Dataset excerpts
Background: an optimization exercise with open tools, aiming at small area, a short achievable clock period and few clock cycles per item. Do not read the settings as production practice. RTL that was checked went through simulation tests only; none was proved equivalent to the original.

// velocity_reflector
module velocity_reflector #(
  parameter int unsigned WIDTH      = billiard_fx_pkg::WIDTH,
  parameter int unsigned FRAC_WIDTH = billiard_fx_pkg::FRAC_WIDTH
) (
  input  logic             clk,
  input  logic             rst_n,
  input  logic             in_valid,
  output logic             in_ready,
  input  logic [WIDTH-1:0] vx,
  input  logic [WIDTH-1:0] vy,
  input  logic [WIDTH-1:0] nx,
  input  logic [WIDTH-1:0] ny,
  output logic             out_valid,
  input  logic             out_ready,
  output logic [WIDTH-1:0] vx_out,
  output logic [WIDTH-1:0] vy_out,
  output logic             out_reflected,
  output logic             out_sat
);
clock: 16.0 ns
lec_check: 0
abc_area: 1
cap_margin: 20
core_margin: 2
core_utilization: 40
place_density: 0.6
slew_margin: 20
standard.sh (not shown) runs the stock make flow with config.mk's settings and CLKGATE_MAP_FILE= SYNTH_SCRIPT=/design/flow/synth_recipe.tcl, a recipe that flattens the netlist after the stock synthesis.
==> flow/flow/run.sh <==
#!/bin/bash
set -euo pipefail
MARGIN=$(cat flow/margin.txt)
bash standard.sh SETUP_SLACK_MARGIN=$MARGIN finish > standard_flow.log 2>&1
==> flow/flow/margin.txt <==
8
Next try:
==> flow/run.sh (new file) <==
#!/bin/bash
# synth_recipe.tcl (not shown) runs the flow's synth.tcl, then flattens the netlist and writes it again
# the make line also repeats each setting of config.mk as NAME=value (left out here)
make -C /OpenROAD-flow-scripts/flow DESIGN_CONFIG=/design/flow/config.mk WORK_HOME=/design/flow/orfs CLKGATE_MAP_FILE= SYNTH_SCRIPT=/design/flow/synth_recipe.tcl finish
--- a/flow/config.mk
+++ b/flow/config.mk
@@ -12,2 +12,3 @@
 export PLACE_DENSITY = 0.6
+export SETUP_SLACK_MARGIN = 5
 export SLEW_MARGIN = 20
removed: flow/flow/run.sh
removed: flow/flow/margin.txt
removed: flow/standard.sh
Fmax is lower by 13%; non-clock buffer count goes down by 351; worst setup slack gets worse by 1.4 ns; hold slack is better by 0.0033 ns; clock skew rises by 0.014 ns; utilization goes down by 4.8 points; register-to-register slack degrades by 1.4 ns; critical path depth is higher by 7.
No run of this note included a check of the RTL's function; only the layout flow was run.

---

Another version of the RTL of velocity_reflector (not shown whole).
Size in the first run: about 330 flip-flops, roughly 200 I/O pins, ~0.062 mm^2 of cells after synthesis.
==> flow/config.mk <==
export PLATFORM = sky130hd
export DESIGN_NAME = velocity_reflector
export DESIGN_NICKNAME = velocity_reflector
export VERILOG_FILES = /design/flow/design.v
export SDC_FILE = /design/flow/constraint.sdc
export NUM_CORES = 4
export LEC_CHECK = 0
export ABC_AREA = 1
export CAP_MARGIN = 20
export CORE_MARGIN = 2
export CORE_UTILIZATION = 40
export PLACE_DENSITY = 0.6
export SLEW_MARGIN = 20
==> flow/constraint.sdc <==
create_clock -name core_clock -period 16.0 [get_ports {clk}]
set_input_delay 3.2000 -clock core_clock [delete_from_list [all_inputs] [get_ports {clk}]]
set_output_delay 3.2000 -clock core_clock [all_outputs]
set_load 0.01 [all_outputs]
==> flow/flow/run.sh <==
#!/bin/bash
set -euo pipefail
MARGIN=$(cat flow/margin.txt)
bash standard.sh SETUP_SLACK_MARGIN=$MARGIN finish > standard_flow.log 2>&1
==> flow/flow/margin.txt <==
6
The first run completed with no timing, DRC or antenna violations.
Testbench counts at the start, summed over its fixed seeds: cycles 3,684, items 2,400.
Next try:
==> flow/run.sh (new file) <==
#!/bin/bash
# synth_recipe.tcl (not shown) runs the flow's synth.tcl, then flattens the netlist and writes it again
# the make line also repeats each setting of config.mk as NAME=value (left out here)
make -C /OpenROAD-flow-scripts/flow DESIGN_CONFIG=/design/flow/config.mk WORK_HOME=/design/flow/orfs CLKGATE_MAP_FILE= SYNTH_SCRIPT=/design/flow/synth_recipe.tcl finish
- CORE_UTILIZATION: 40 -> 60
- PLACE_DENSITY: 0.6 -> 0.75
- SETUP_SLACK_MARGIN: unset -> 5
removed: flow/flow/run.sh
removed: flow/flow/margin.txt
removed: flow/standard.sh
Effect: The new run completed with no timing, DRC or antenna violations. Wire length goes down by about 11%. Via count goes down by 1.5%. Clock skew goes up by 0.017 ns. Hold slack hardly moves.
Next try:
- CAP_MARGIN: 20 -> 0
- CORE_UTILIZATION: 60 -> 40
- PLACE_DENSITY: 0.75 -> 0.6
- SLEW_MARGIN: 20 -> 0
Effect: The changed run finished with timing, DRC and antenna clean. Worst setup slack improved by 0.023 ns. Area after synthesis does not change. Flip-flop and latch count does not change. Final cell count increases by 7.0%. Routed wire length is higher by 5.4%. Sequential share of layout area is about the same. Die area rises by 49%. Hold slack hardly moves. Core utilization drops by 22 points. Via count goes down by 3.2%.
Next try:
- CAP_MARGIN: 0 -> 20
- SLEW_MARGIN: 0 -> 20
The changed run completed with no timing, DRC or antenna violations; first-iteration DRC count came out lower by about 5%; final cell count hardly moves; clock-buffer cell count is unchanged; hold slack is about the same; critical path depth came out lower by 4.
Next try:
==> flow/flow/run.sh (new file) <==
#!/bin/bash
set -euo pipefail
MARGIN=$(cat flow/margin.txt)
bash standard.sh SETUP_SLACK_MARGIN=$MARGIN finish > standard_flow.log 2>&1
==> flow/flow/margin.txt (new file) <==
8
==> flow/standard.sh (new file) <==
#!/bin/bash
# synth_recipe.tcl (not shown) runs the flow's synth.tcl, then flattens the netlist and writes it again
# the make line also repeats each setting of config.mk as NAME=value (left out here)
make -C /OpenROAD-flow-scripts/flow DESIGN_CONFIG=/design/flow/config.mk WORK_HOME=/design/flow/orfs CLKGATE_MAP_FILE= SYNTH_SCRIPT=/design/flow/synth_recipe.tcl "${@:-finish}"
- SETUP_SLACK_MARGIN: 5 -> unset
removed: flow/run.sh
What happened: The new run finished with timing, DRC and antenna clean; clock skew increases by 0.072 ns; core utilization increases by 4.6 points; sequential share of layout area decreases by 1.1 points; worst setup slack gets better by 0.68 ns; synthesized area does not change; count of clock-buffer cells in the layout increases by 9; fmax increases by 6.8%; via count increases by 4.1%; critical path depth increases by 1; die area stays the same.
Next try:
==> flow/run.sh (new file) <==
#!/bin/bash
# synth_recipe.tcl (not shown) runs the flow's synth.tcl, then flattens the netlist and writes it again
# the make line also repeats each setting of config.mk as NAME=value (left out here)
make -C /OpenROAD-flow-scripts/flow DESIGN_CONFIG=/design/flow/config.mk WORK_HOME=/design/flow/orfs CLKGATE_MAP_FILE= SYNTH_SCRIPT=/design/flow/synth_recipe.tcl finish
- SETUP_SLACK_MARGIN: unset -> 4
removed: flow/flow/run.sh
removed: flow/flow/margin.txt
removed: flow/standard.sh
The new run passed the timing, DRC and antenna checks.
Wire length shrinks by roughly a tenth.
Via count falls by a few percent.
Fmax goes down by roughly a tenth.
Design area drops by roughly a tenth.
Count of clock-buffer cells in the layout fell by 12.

#### [Directions]
Every line in the entries above that mentions the word "constraint" must be shown.

#### [Expected answer]
export SDC_FILE = /design/flow/constraint.sdc
==> flow/constraint.sdc <==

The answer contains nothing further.